Student blogs effective but need revamping

With such an elevated interest in social media, such as Facebook, Twitter and blogging, one’s online persona is essential to his or her real-life personality.

Matt-Petrillo
With such an elevated interest in social media, such as Facebook, Twitter and blogging, one’s online persona is essential to his or her real-life personality.
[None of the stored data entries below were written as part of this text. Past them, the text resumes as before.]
Context: an optimization exercise on an open-source flow, tuned for small area and a short achievable clock period. The choices shown serve that exercise and are no tape-out recipe.
In this exercise RTL edits were held to simulation tests only and were not proved equivalent to the original.
No activity file was given, so power comes from the tool's default toggle rates.

**design/flow/config.mk**
```make
export PLATFORM = sky130hd
export DESIGN_NAME = echo_train_gen
export DESIGN_NICKNAME = echo_train_gen
export VERILOG_FILES = /design/flow/design.v
export SDC_FILE = /design/flow/constraint.sdc
export NUM_CORES = 4
export LEC_CHECK = 0
export CAP_MARGIN = 20
export CORE_MARGIN = 2
export CORE_UTILIZATION = 40
export SETUP_SLACK_MARGIN = 5
export SLEW_MARGIN = 20
```
**design/flow/constraint.sdc**
```tcl
create_clock -name core_clock -period 10.5 [get_ports {clk}]
set_input_delay 2.1000 -clock core_clock [delete_from_list [all_inputs] [get_ports {clk}]]
set_output_delay 2.1000 -clock core_clock [all_outputs]
set_load 0.01 [all_outputs]
```
From an optimization exercise on the open Yosys and OpenROAD flow, aimed at small area; shortcuts taken in it are not production practice.
Function was checked by simulation only, so behaviour that the tests miss may differ from the original.
No activity file was given, so power comes from the tool's default toggle rates.

**run.sh**
```bash
#!/bin/bash
# synth_recipe.tcl (not shown) runs the flow's synth.tcl, then flattens the netlist and writes it again
# the make line also repeats each setting of config.mk as NAME=value (left out here)
make -C /OpenROAD-flow-scripts/flow DESIGN_CONFIG=/design/flow/config.mk WORK_HOME=/design/flow/orfs CLKGATE_MAP_FILE= SYNTH_SCRIPT=/design/flow/synth_recipe.tcl finish
```
**config.mk**
```make
export PLATFORM = sky130hd
export DESIGN_NAME = chunk_serializer
export DESIGN_NICKNAME = chunk_serializer
export VERILOG_FILES = /design/flow/design.v
export SDC_FILE = /design/flow/constraint.sdc
export NUM_CORES = 4
export LEC_CHECK = 0
export CAP_MARGIN = 20
export CORE_MARGIN = 2
export CORE_UTILIZATION = 40
export SLEW_MARGIN = 20
```
**constraint.sdc**
```tcl
create_clock -name core_clock -period 6.0 [get_ports {chunk_ser_clk}]
set_input_delay 1.2000 -clock core_clock [delete_from_list [all_inputs] [get_ports {chunk_ser_clk}]]
set_output_delay 1.2000 -clock core_clock [all_outputs]
set_load 0.01 [all_outputs]
```
**design.v**
```verilog
package chunk_ser_pkg;
  typedef logic [2:0] state_t;
  localparam state_t ST_IDLE  = 3'd0;
  localparam state_t ST_KEY   = 3'd1;
  localparam state_t ST_NONCE = 3'd2;
  localparam state_t ST_CTR   = 3'd3;
  localparam state_t ST_DATA  = 3'd4;
  localparam logic ENCRYP = 1'b0;
  localparam logic DECRYP = 1'b1;
  function automatic integer seg_words(input integer seg_w, input integer word_w);
    seg_words = seg_w / word_w;
  endfunction
  function automatic integer pkt_words(input logic mode, input integer key_w,
                                   input integer nonce_w, input integer ctr_w,
                                   input integer data_w, input integer word_w);
    if (mode == ENCRYP)
      pkt_words = (key_w + nonce_w + ctr_w + data_w) / word_w;
    else
      pkt_words = data_w / word_w;
  endfunction
  function automatic integer max_seg_words(input integer key_w, input integer nonce_w,
                                       input integer ctr_w, input integer data_w,
                                       input integer word_w);
    integer m;
    m = key_w / word_w;
    if (nonce_w / word_w > m) m = nonce_w / word_w;
    if (ctr_w / word_w > m)   m = ctr_w / word_w;
    if (data_w / word_w > m)  m = data_w / word_w;
    max_seg_words = m;
  endfunction
  function automatic integer idx_width(input integer max_words);
    idx_width = $clog2(max_words) + 1;
  endfunction
endpackage
module chunk_ser_out_reg
#(
  parameter int WORD_W = 32
) (
  input  logic              chunk_ser_clk,
  input  logic              chunk_ser_reset_n,
  input  logic [WORD_W-1:0] load_data,
  input  logic              load_last,
  input  logic              load_valid,
  input  logic              m_axis_tready,
  output logic              load_en,
  output logic [WORD_W-1:0] m_axis_tdata,
  output logic              m_axis_tlast,
  output logic              m_axis_tvalid
);
  logic [WORD_W-1:0] tdata_reg;
  logic              tlast_reg;
  logic              tvalid_reg;
  assign load_en       = !tvalid_reg || m_axis_tready;
  assign m_axis_tdata  = tdata_reg;
  assign m_axis_tlast  = tlast_reg;
  assign m_axis_tvalid = tvalid_reg;
  always_ff @(posedge chunk_ser_clk or negedge chunk_ser_reset_n) begin
    if (!chunk_ser_reset_n) begin
      tdata_reg  <= '0;
      tlast_reg  <= 1'b0;
      tvalid_reg <= 1'b0;
    end else if (load_en) begin
      tdata_reg  <= load_data;
      tlast_reg  <= load_last;
      tvalid_reg <= load_valid;
    end
  end
endmodule
module chunk_serializer
#(
  parameter int WORD_W  = 32,
  parameter int DATA_W  = 512,
  parameter int KEY_W   = 256,
  parameter int NONCE_W = 64,
  parameter int CTR_W   = 64
) (
  input  logic               chunk_ser_clk,
  input  logic               chunk_ser_reset_n,
  input  logic               chunk_ser_valid,
  output logic               chunk_ser_ready,
  input  logic               encryp_decryp,
  input  logic [KEY_W-1:0]   public_key,
  input  logic [NONCE_W-1:0] nonce,
  input  logic [CTR_W-1:0]   counter,
  input  logic [DATA_W-1:0]  chunk_ser_data_in,
  output logic [WORD_W-1:0]  m_axis_tdata,
  output logic               m_axis_tvalid,
  input  logic               m_axis_tready,
  output logic               m_axis_tlast
);
  localparam int BLK_W      = KEY_W + NONCE_W + CTR_W + DATA_W;
  localparam int BLK_WORDS  = BLK_W / WORD_W;
  localparam int DATA_WORDS = DATA_W / WORD_W;
  localparam int IDX_W      = $clog2(BLK_WORDS);
  generate
    if (WORD_W <= 0 || KEY_W <= 0 || NONCE_W <= 0 || CTR_W <= 0 || DATA_W <= 0 ||
        (KEY_W % WORD_W) != 0 || (NONCE_W % WORD_W) != 0 ||
        (CTR_W % WORD_W) != 0 || (DATA_W % WORD_W) != 0) begin : g_bad_width
      $error("chunk_serializer: every segment width must be a nonzero multiple of WORD_W");
    end
  endgenerate
  logic               ready_reg;    
  logic               busy_reg;     
  logic [IDX_W-1:0]   word_idx;     
  logic [BLK_W-1:0]   blk_reg;      
  logic accept;
  logic last;
  assign accept          = chunk_ser_valid && ready_reg;
  assign last            = (word_idx == '0);
  assign chunk_ser_ready = ready_reg;
  assign m_axis_tvalid   = busy_reg;
  assign m_axis_tlast    = last;
  always_ff @(posedge chunk_ser_clk or negedge chunk_ser_reset_n) begin
    if (!chunk_ser_reset_n) begin
      ready_reg <= 1'b0;
      busy_reg  <= 1'b0;
    end else if (accept) begin
      ready_reg <= 1'b0;
      busy_reg  <= 1'b1;
    end else if (busy_reg && m_axis_tready && last) begin
      ready_reg <= 1'b1;
      busy_reg  <= 1'b0;
    end else if (!busy_reg) begin
      ready_reg <= 1'b1;
    end
  end
  always_ff @(posedge chunk_ser_clk) begin
    if (accept)
      word_idx <= (encryp_decryp == chunk_ser_pkg::ENCRYP) ? IDX_W'(BLK_WORDS - 1)
                                                           : IDX_W'(DATA_WORDS - 1);
    else if (busy_reg && m_axis_tready)
      word_idx <= word_idx - 1'b1;
  end
  logic [BLK_W-1:0] blk_in;
  assign blk_in = {public_key, nonce, counter, chunk_ser_data_in};
  always_ff @(posedge chunk_ser_clk) begin
    blk_reg <= (blk_in & {BLK_W{ready_reg}}) | (blk_reg & {BLK_W{busy_reg}});
  end
  always_comb begin
    m_axis_tdata = '0;
    for (int j = 0; j < BLK_WORDS; j++)
      if (word_idx == IDX_W'(j))
        m_axis_tdata = m_axis_tdata | blk_reg[j*WORD_W +: WORD_W];
  end
endmodule
```
==> reports/metrics.cfg, run 1 <==
[worst_setup_path]
critPathKind=reg -> out
cp-start-kind=flip-flop
crit_start=word_idx[4]
critPathTopFamily=buffers and inverters
critPathRequiredTime_ns=4.80
cp_slowest_cell=edfxtp_1
path_common_cell=buf_4
r2r-start=busy_reg
cp_max_fo=24
worst_ep_arrival_time_ns=4.41
cp_num_buf_inv=3
cpPeakStageDelay_ns=1.05
cp_cell_sequence=buf_4 -> nor4bb_4 -> buf_4 -> a22o_1 -> a221oi_1 -> nand4_1 -> or4_1 -> clkdlybuf4s50_1
endpoint_kind=output pin

[finish]
drive_gt1_frac=0.0874
nets=4535
fin_util=0.571
fillers=6921
stdcell_count=4822
largest_reg_flops=896
syn_to_final_growth_pct=41.7

[pwr]
powerDensity_mw_per_mm2=632
peakVddDrop_uv=371
power_leakage_nw=18.2
total_power_mw=29.5

[synth]
synth_ff_type=dfxtp_1
synth_edf_count=5
ys_warn_count=1
avgSynthCellArea_um2=11.6
synth-seq-cells=903
syn_inst=2846
synth_most_common_cell=a22o_1
synth_seq_area_share=0.550
synth_top_area_share=0.544
synth_nets=3752
yosysTopAreaCell=dfxtp_1
syn-cell-area_mm2=0.0330
synthTopCellsByArea=dfxtp_1, a22o_1, a22oi_1
yosys-top-cells-count=a22o_1, dfxtp_1, clkbuf_1
synthArstFlopShare=0.00221
yosysUniqueCellTypes=62

[sta]
slew_viol_final=0
rsz0062_at_grt=no
relSlewSlack=0.176
fin_tns_setup_ns=0
setup_ws_ns=0.394
finalCriticalPeriod_ns=5.61
fin_crit_sh=0.934
max_freq_mhz=178
fin_worst_skew_ns=0.0175
worst_pin_slew_ns=1.24
setup_viol_count_final=0
hold_violations=0

[cts]
root_buffer=clkbuf_16
clockBufferDepth=3
cts-htree-levels=3
cts.sinks=903
worstSkewPairLatency_ns=0.67
cts_tree=yes
hold_buffers=0
clk_pin_slew_ns=0.06
post-cts-setup-buffer-count=0
cts_buffers=94
cts_resized=0

[drt]
drc_errors=0
ant_nets=0
firstDrtPassIters=6
drt-initial-drc-count=4340
vias_per_cell=6.60
vias=31844
finalWirelength_um=179000
wire_per_inst_um=37.1

[grt]
grt_first_pass_wirelength_um=244000
track_usage=0.404
grt_pass1_vias=30655
grt_max_degree=225
grt_antenna_before_repair=62
grt_overflow=0

[placement]
place_inst=4603
dp_slack_ns=1.18
gp_congestion=0.963
io_buffers=935
dp_hpwl_um=128000

[min_path]
hp-start=blk_reg[465]
holdCritPathClass=reg -> reg

[die]
dieArea_mm2=0.0848
initial_core_util=0.403
die_h_um=291
core_mm2=0.0818
fp.dieW_um=291
pin_count=936
num_rows=105

[outcome]
status=no timing/DRC/antenna violations

[job]
cap_violations=0

[logic make-up after synthesis]
kind of cell	after synthesis	share of synthesized area
flip-flops	903	0.550
XOR/XNOR	3	0.000797
multiplexers	56	0.0187
AO/OA/AOI/OAI	1355	0.350
adder cells (fa/ha/maj)	5	0.00190
buffers and inverters	323	0.0406
AND/OR/NAND/NOR	201	0.0381
[layout make-up]
type	instances	area, µm²	share of cell area
Antenna cell	47	118	0.00252
Tap cell	1070	1340	0.0286
Clock buffer	130	2780	0.0595
Multi-Input combinational cell	1620	13800	0.295
Timing Repair Buffer	1006	10000	0.214
Sequential cell	903	18100	0.388
Inverter	4	15.0	0.000321
Clock inverter	42	551	0.0118
[metal layers]
metal	vias up	wire [µm]	global-route usage
li1	13184	-	-
met1	16042	67700	0.499
met2	2146	83400	0.653
met3	450	16900	0.0864
met4	22	10700	0.227
met5	-	136	0
[final timing paths]
kind / endpoint / slack (ns) / cells after the start
setup reg to reg: blk_reg[359] / 2.54 / 3
setup / recovery: m_axis_tdata[18] / 0.39 / 8
hold / removal: blk_reg[465] / 0.47 / 1
hold reg to reg: blk_reg[465] / 0.47 / 1
min in group asynchronous: busy_reg / 0.73 / 1
max in group asynchronous: ready_reg / 5.12 / 1
[cell usage in the layout, fill, tap and decap left out, types with 5 or more instances in the layout]
cell and count:
clkdlybuf4s50_1 935, a221oi_1 65, nor4bb_4 11, a22o_1 973
or4_1 6, mux2i_1 15, dfxtp_1 896, clkbuf_1 9
buf_4 61, o21ai_0 15, nand3_1 20, a32o_1 12
nand4_1 48, bufinv_16 12, nand2_1 30, a22oi_1 199
clkbuf_8 25, clkinvlp_4 5, a32oi_1 24, nor2b_1 5
clkinv_2 19, mux2_2 40, edfxtp_1 5, and4b_2 11
buf_12 9, nor2b_4 5, nor3_1 13, or3_1 9
diode_2 47, o2111ai_1 6, nor2_1 11, a21oi_1 16
clkbuf_16 96, a222oi_1 18
[stage by stage]
step | area (µm²) | hold slack (ns)
after floorplan | 33000 | 0.433
after global placement | 43300 | 0.456
after detailed placement | 43300 | 0.458
after CTS | 46600 | 0.477
after global routing | 46700 | 0.486
final | 46700 | 0.474
[power by group]
part,switching [mW],internal [mW]
registers,2.44,9.43
logic,5.68,5.64
clock network,2.58,3.75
Blogs in particular have transgressed into pivotal and personal outlets that have contributed toward today’s information overload and simultaneously have developed channels for specific niches.

Since blogs are inexpensive – usually free – to start and easy to maintain, many universities in Philadelphia and across the nation have rightly observed the impact blogs can have on prospective students and parents.

Temple, the University of the Arts, Drexel University and LaSalle University have initiated student-blogs to serve as outreach programs for prospective students and parents and have created programs that sometimes pay select students to document their college lives online.

It’s a seemingly win-win situation: While the university appears more accessible, student-bloggers are also often paid for their work.

But Main Campus, which boasts a state-of-the-art TECH Center, lacks a reliable digital stage for student-blogs. Temple features a handful of Owl Ambassadors’ student-blogs on the admissions Web site, but the blogs are unorganized, unstructured and rarely updated.

Temple uses WordPress, but unlike UArts, the admissions page only provides a link that navigates the user away from Temple’s domain instead of embedding the blogs right into Temple’s site.

Student-blogger Danielle Lovier, a junior musical theater major at UArts, has been contributing to the art school’s blog since she arrived in Philadelphia as a freshman. Lovier said for high school students, it’s important to decide on a school based on an unfiltered perspective.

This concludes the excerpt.